6) Zhenjiang Hu, Shin-Cheng Mu, Masato Takeichi., A Programmable Editor for Developing Structured Documents based on Bidirectional Transformations. Higher- Order and Symbolic Computation (HOSC), Vol. 21, No. 1-2, Springer, June 2008. pp.89-118.
This paper presents a novel application of bidirectional transformation to document engineering, by constructing an editor that can support interactive refinement in the development of structured documents. The user performs a sequence of editing operations on the document view, and the editor automatically derives an efficient and reliable document source and a transformation that produces the document view.
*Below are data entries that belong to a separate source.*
Background: an optimization exercise with open tools, aiming at small area, a short achievable clock period and few clock cycles per item. Do not read the settings as production practice. At most, simulation tests tie the RTL to the original design; equivalence was not proved. No functional check of the RTL was part of runs 1 and 2.

## flow/run.sh

```bash
#!/bin/bash
# synth_recipe.tcl (not shown) runs the flow's synth.tcl, then flattens the netlist and writes it again
# the make line also repeats each setting of config.mk as NAME=value (left out here)
make -C /OpenROAD-flow-scripts/flow DESIGN_CONFIG=/design/flow/config.mk WORK_HOME=/design/flow/orfs CLKGATE_MAP_FILE= SYNTH_SCRIPT=/design/flow/synth_recipe.tcl finish
```

## flow/config.mk

```make
export PLATFORM = sky130hd
export DESIGN_NAME = kg9_decunit
export DESIGN_NICKNAME = kg9_decunit
export VERILOG_FILES = /design/flow/design.v
export SDC_FILE = /design/flow/constraint.sdc
export NUM_CORES = 8
export LEC_CHECK = 0
export ABC_AREA = 1
export CAP_MARGIN = 40
export CORE_MARGIN = 2
export CORE_UTILIZATION = 30
export SLEW_MARGIN = 40
```

## flow/constraint.sdc

```tcl
create_clock -name core_clock -period 50.0 [get_ports {clk}]
set_input_delay 10.0000 -clock core_clock [delete_from_list [all_inputs] [get_ports {clk}]]
set_output_delay 10.0000 -clock core_clock [all_outputs]
set_load 0.01 [all_outputs]
```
7) Yingfei Xiong, Dongxi Liu, Zhenjiang Hu, Haiyan Zhao, Masato Takeichi, Hong Mei. Towards Automatic Model Synchronization from Model Transformations, Proceedings of the 22nd International Conference on Automated Software Engineering (ASE), pp. 164-173, 2007.
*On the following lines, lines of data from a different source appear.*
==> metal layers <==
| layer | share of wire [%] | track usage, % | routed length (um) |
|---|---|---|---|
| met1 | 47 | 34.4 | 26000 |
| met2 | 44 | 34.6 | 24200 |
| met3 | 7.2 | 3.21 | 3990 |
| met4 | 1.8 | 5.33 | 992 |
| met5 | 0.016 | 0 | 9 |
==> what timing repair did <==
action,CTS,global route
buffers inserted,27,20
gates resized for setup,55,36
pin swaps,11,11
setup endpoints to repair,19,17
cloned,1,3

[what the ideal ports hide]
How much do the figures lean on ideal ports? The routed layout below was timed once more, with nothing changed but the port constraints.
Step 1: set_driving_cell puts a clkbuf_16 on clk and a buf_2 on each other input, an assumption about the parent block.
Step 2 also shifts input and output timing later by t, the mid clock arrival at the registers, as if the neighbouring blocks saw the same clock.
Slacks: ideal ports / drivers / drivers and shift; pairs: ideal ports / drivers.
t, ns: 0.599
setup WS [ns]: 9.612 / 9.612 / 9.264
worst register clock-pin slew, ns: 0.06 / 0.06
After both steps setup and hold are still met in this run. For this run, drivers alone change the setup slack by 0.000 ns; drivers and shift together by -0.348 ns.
This is one of the most cited papers in the bidirectional transformation community. It proposes an automatic approach to synchronizing models that are related by model transformations, Given a unidirectional transformation between metamodels, one can automatically synchronize models in the metamodels by propagating modifications across the models.
8) Zhenjiang Hu , Masato Takeichi, Wei-Ngan Chin, Parallelization in Calculational Forms , 25th ACM SIGPLAN-SIGACT Symposium on Principles of Programming Languages (POPL'98), San Diego, California, USA, January 1998, pp. 316-328. ACM Press.
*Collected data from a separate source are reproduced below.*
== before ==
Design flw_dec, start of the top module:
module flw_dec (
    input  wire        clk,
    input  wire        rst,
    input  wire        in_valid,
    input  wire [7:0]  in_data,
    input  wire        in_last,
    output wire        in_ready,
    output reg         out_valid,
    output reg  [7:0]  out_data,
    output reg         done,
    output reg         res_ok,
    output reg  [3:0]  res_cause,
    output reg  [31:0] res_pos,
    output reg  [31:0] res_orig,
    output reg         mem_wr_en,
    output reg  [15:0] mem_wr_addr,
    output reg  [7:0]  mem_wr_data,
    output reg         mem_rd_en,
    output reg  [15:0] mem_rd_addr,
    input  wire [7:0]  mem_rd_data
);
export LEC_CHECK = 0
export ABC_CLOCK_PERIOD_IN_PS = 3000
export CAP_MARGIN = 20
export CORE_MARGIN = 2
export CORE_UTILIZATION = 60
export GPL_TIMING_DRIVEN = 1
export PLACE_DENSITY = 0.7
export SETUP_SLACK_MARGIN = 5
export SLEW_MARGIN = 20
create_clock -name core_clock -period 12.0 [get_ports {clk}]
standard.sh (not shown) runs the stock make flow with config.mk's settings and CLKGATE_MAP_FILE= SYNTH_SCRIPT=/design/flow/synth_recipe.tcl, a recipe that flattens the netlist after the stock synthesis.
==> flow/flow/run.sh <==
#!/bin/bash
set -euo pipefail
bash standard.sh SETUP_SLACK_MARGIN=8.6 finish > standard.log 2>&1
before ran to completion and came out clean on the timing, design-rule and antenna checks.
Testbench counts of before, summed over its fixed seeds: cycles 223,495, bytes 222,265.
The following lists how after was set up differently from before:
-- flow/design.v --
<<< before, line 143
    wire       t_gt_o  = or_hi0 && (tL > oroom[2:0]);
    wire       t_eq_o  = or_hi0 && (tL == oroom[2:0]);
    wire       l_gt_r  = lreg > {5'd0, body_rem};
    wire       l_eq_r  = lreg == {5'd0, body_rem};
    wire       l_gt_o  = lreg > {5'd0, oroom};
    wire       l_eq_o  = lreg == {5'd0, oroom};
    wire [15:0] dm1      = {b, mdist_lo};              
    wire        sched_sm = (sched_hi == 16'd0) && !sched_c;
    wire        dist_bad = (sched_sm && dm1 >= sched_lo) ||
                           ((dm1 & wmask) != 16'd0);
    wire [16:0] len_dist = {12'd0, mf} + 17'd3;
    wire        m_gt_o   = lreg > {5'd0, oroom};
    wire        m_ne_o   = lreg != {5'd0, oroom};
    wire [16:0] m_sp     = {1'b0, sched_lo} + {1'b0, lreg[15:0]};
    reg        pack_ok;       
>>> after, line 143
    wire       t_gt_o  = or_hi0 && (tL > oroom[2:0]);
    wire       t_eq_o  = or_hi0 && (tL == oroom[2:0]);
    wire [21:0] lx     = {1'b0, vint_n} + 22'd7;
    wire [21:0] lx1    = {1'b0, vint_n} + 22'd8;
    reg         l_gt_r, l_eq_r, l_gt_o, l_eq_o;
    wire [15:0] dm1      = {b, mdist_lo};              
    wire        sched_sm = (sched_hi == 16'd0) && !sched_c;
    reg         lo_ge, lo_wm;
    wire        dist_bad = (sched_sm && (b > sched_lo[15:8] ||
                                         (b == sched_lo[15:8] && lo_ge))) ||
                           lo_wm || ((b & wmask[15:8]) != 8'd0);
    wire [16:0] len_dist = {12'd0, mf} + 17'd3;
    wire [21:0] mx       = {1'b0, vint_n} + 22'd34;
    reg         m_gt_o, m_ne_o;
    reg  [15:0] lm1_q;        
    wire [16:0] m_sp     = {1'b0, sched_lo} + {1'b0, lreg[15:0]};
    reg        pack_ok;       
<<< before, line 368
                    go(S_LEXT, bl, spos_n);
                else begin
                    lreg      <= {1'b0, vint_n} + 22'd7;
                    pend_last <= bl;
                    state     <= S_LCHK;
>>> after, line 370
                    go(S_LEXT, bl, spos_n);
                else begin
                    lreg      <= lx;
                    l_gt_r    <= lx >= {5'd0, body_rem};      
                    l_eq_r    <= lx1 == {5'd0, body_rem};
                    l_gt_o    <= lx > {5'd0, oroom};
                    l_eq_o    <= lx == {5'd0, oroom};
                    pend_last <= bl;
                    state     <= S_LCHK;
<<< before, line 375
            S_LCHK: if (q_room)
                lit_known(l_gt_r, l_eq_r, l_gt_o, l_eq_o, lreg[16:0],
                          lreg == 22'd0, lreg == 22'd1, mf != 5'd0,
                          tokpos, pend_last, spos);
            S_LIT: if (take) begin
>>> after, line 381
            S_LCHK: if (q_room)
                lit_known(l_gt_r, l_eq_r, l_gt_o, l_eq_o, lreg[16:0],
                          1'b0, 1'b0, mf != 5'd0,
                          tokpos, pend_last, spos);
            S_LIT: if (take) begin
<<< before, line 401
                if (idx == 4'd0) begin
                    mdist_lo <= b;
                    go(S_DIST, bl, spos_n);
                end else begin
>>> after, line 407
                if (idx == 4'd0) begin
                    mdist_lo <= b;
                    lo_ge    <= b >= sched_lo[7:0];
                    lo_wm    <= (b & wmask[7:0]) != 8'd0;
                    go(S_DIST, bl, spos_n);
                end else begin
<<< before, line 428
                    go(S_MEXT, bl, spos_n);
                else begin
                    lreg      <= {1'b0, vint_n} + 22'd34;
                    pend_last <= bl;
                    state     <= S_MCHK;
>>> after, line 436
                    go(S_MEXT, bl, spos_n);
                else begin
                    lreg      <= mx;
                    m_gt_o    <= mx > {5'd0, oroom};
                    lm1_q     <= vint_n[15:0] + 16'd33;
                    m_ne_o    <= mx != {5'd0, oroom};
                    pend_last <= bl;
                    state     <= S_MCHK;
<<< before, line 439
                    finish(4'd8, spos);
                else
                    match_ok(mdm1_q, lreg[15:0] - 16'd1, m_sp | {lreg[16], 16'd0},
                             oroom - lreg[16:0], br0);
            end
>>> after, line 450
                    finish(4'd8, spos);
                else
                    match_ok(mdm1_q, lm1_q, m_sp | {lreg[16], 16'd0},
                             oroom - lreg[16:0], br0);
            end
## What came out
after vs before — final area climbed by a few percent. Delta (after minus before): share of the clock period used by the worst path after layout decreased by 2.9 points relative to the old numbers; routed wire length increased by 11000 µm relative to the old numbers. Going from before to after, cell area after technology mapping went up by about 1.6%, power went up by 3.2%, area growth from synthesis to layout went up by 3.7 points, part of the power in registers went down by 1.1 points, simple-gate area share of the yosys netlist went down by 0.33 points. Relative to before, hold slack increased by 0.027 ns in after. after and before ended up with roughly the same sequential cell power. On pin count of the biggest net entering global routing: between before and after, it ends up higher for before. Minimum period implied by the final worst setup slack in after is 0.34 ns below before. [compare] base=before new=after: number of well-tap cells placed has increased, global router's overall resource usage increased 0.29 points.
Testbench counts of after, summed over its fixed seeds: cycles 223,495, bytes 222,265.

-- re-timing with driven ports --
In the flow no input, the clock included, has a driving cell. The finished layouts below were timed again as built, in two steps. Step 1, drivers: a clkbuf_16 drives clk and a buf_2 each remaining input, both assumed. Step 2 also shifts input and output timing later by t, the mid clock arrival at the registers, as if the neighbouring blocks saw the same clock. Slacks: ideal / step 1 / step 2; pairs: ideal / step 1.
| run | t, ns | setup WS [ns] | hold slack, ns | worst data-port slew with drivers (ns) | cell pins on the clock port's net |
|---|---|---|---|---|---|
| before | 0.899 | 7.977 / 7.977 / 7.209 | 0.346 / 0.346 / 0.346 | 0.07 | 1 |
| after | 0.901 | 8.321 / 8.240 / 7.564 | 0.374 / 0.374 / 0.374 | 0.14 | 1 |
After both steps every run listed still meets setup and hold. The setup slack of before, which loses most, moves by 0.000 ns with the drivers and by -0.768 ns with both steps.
The significance of this work is that it creates a new parallelization framework that leads to a lot of follow-up work on automatic parallelization of programs on lists (PLDI'07), on trees (POPL'09), and on graphs (ICFP'16). Furthermore, it provides a good example showing that program calculation is not just for derivation of algorithms by human, but also for construction of useful systems by machine. Part of this work received Takahashi Award (the best paper award) from Japan Society for Software Science and Technology in 1997.
9) Zhenjiang Hu, Hideya Iwasaki, and Masato Takeichi. Formal Derivation of Efficient Parallel Programs by Construction of List Homomorphisms. ACM Transactions on Programming Languages and Systems (TOPLAS), 19(3):444– 461, 1997.
This work presents the first systematic parallelization method by program calculation. The idea is based on the fusion and tupling calculation on list homomorphism. This paper shows how an “obviously” correct, but quite inefficient solution to the problem can be successfully turned into a semantically equivalent "list homomorphism.”
10) Zhenjiang Hu, Hideya Iwasaki, and Masato Takeichi. Deriving structural hylomorphisms from recursive definitions, ACM SIGPLAN International Conference on Functional Programming, pages 73–82, Philadelphia, PA, May 1996. ACM Press.
This paper proposes the first algorithm that can automatically structure a recursive definition into a hylomorphim, a generic recursive form enjoying many algebraic laws for program calculation. The significance of this work is that it opens up a new opportunity and direction to use program calculation to optimize functional programs in a compiler. It served as the basis for the Dr. Hylo system developed by the Minho University, and was effectively used in optimization of parallel Haskell (pH) programs by the parallel programming team in MIT.